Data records

[src/rtl/alu_mlal_sequencer.sv]
// Multi-cycle sequencer placed in front of ALUComb for long multiply-accumulate.
// An incoming MLAL is split into a held multiply step (MLALMul) followed by a
// single accumulate step (MLALAdd). The execute stage is stalled until the
// accumulate cycle. Every other ALU type is forwarded combinationally.
module alu_mlal_sequencer #(
    parameter int                    WORD_WIDTH   = 32,
    parameter int                    TYPE_WIDTH   = 8,
    parameter int                    MUL_CYCLES   = 1,
    parameter logic [TYPE_WIDTH-1:0] CODE_MLAL    = 8'h20,
    parameter logic [TYPE_WIDTH-1:0] CODE_MLALMUL = 8'h21,
    parameter logic [TYPE_WIDTH-1:0] CODE_MLALADD = 8'h22,
    parameter logic [TYPE_WIDTH-1:0] CODE_NOP     = 8'hFF
) (
    input  logic                  clock,
    input  logic                  reset,
    input  logic                  in_Valid,
    input  logic [TYPE_WIDTH-1:0] in_ALUType,
    input  logic [WORD_WIDTH-1:0] in_LeftOperand,
    input  logic [WORD_WIDTH-1:0] in_RightOperand,
    input  logic [WORD_WIDTH-1:0] in_ThirdOperand,
    input  logic [WORD_WIDTH-1:0] in_FourthOperand,
    input  logic                  in_LongMulSig,
    input  logic                  in_Flush,
    output logic [TYPE_WIDTH-1:0] out_ALUType,
    output logic [WORD_WIDTH-1:0] out_LeftOperand,
    output logic [WORD_WIDTH-1:0] out_RightOperand,
    output logic [WORD_WIDTH-1:0] out_ThirdOperand,
    output logic                  out_LongMulSig,
    output logic                  out_Stall,
    output logic                  out_Done,
    output logic                  out_Busy
);

    typedef enum logic [1:0] {
        S_IDLE = 2'd0,
        S_MUL  = 2'd1,
        S_ADD  = 2'd2
    } state_t;

    // Multiply hold counter; 4 bits covers the supported 1..15 hold cycles.
    localparam logic [3:0] COUNT_LOAD = 4'(MUL_CYCLES - 1);

    state_t                r_state;
    state_t                w_state_next;
    logic [3:0]            r_count;
    logic [3:0]            w_count_next;

    // Operands captured on the accept edge; the execute stage may change its
    // inputs freely while we are in MUL.
    logic [WORD_WIDTH-1:0] r_rm;
    logic [WORD_WIDTH-1:0] r_rs;
    logic [WORD_WIDTH-1:0] r_rdlo;
    logic [WORD_WIDTH-1:0] r_rdhi;
    logic                  r_sig;

    logic                  w_start;

    // Accept an MLAL only from IDLE, outside reset, and not in a flushed cycle.
    assign w_start = reset && (r_state == S_IDLE) && in_Valid &&
                     (in_ALUType == CODE_MLAL) && !in_Flush;

    assign out_Busy = (r_state != S_IDLE);

    // State register and multiply hold counter.
    always_ff @(posedge clock or negedge reset) begin
        if (!reset) begin
            r_state <= S_IDLE;
            r_count <= '0;
        end else begin
            r_state <= w_state_next;
            r_count <= w_count_next;
        end
    end

    // Operand capture on the accept edge only.
    always_ff @(posedge clock or negedge reset) begin
        if (!reset) begin
            r_rm   <= '0;
            r_rs   <= '0;
            r_rdlo <= '0;
            r_rdhi <= '0;
            r_sig  <= 1'b0;
        end else if (w_start) begin
            r_rm   <= in_LeftOperand;
            r_rs   <= in_RightOperand;
            r_rdlo <= in_ThirdOperand;
            r_rdhi <= in_FourthOperand;
            r_sig  <= in_LongMulSig;
        end
    end

    // Next-state and ALUComb drive; pass-through is the default behaviour.
    always_comb begin
        w_state_next     = r_state;
        w_count_next     = r_count;
        out_ALUType      = in_ALUType;
        out_LeftOperand  = in_LeftOperand;
        out_RightOperand = in_RightOperand;
        out_ThirdOperand = in_ThirdOperand;
        out_LongMulSig   = in_LongMulSig;
        out_Stall        = 1'b0;
        out_Done         = 1'b0;

        case (r_state)
            S_IDLE: begin
                if (w_start) begin
                    // ALUComb must not act on the raw MLAL code in the accept cycle.
                    out_ALUType  = CODE_NOP;
                    out_Stall    = 1'b1;
                    w_state_next = S_MUL;
                    w_count_next = COUNT_LOAD;
                end
            end
            S_MUL: begin
                out_ALUType      = CODE_MLALMUL;
                out_LeftOperand  = r_rm;
                out_RightOperand = r_rs;
                out_ThirdOperand = '0;
                out_LongMulSig   = r_sig;
                out_Stall        = 1'b1;
                if (r_count == 4'd0) begin
                    w_state_next = S_ADD;
                end else begin
                    w_count_next = r_count - 4'd1;
                end
            end
            S_ADD: begin
                // ALUComb adds {RdHi,RdLo} to its latched product; the stage
                // advances with that result, so no stall here.
                out_ALUType      = CODE_MLALADD;
                out_LeftOperand  = r_rdlo;
                out_RightOperand = r_rdhi;
                out_ThirdOperand = '0;
                out_LongMulSig   = r_sig;
                out_Done         = !in_Flush;
                w_state_next     = S_IDLE;
            end
            default: begin
                w_state_next = S_IDLE;
            end
        endcase

        // A flush abandons whatever sequence is in progress.
        if (in_Flush) begin
            w_state_next = S_IDLE;
        end
    end

endmodule

[config.mk]
export PLATFORM = sky130hd
export DESIGN_NAME = alu_mlal_sequencer
export DESIGN_NICKNAME = d
export VERILOG_FILES = /design/src/rtl/alu_mlal_sequencer.sv
export SDC_FILE = /design/constraint.sdc
export NUM_CORES = 1
export LEC_CHECK = 0
export BUFFER_PORTS_ARGS = -buffer_cell sky130_fd_sc_hd__buf_2
export CORE_MARGIN = 5
export CORE_UTILIZATION = 55
export CTS_BUF_LIST = sky130_fd_sc_hd__clkbuf_2
export CTS_CLUSTER_SIZE = 28
export DETAILED_ROUTE_END_ITERATION = 7
export GPL_ROUTABILITY_DRIVEN = 0
export GPL_TIMING_DRIVEN = 0
export PLACE_DENSITY = 0.87
export SKIP_CTS_REPAIR_TIMING = 1
export SYNTH_ARGS = -nofsm -noshare
export SYNTH_HDL_FRONTEND = slang
export SYNTH_SLANG_ARGS = --single-unit
[constraint.sdc]
create_clock -name clock -period 5.4 [get_ports clock]
set_input_delay 0.54 -clock clock [delete_from_list [all_inputs] [get_ports clock]]
set_output_delay 0.54 -clock clock [all_outputs]
set_load 0.02 [all_outputs]
After elaboration in Yosys (flattened, before gate mapping)

Index checks and enable logic that the tools add are counted.

Input port bits: 141
Word-level logic and storage cells: 43
Bits in registers: 135
Output and inout bits: 108

Equality and inequality tests: 7
Reductions and logical operators: 12
Multiplexer cells: 16
Add/subtract/negate cells: 1

Operator list:

| cell                  | count |
|---|---|
| $pmux W32 S2          | 2 |
| $mux W32              | 1 |
| $pmux W8 S3           | 1 |
| $eq A8 B6 Y1 const B  | 1 |
| $mux W4               | 2 |
| $mux W8               | 1 |
| $pmux W4 S2           | 1 |
| $mux W2               | 3 |
| $ne A3 B3 Y1 const B  | 2 |
| $logic_and A1 B1 Y1   | 4 |
| $logic_not A4 Y1      | 1 |
| $ne A2 B2 Y1 const B  | 2 |
| $pmux W2 S2           | 1 |
| $reduce_bool A2 Y1    | 2 |
| $sub A4 B1 Y4 const B | 1 |
| $mux W1               | 3 |
| $reduce_and A3 Y1     | 1 |
| $eq A2 B1 Y1 const B  | 1 |
| $eq A2 B2 Y1 const B  | 1 |
| $logic_not A2 Y1      | 1 |
| $pmux W1 S2           | 1 |
| $reduce_and A2 Y1     | 1 |
| $reduce_or A2 Y1      | 1 |
| $logic_not A1 Y1      | 1 |

Logic depth before layout (Yosys ltp)

Gate-level depths: netlist of the first run.

Word-level depth: 8
Depth in mapped cells: 10
Depth with buffers taken out: 6

Least setup slack after synthesis of the first run

OpenSTA, ideal clock, no wires.

Path kind: register -> output
Start: register r_state[0]
End: output port out_RightOperand[15]
Buffers on the path: 3
Setup slack: 2.948 ns
Required time: 4.860 ns
Cell stages (with the launch flop): 8
Arrival: 1.912 ns
Cells stage by stage: dfrtp_1 -> inv_1 -> ha_1 -> clkbuf_1 -> clkbuf_1 -> clkbuf_1 -> nor2_1 -> a21oi_1

Longest elaborated chain between the ends: 2
Elaborated cells between the ends (all ways): 3
Classes of those cells: eq/ne: 2; mux: 1

RTL lines:

| what                                         | RTL line | source |
|---|---|---|
| start: declaration                           | 43       | `state_t r_state;` |
| start signal: assignment                     | 70       | `r_state <= w_state_next;` |
| $eq A2 B2 Y1 or $eq A2 B1 Y1 (tied branches) | 104      | `case (r_state)` |
| $pmux W32 S2 *                               | 104      |  |
| end: declaration                             | 26       | `output logic [WORD_WIDTH-1:0] out_RightOperand,` |

Every way passes the cells marked *; elsewhere a longest branch is shown, timed or not.

Worst setup path after layout of the first run

Start: register r_state[0]
End: output port out_RightOperand[30]

The elaborated chain is that of the path after synthesis.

» The problem:
Read the entries and select each line where the word "pmux" is found.

» Your solution:
| $pmux W32 S2          | 2 |
| $pmux W8 S3           | 1 |
| $pmux W4 S2           | 1 |
| $pmux W2 S2           | 1 |
| $pmux W1 S2           | 1 |
| $pmux W32 S2 *                               | 104      |  |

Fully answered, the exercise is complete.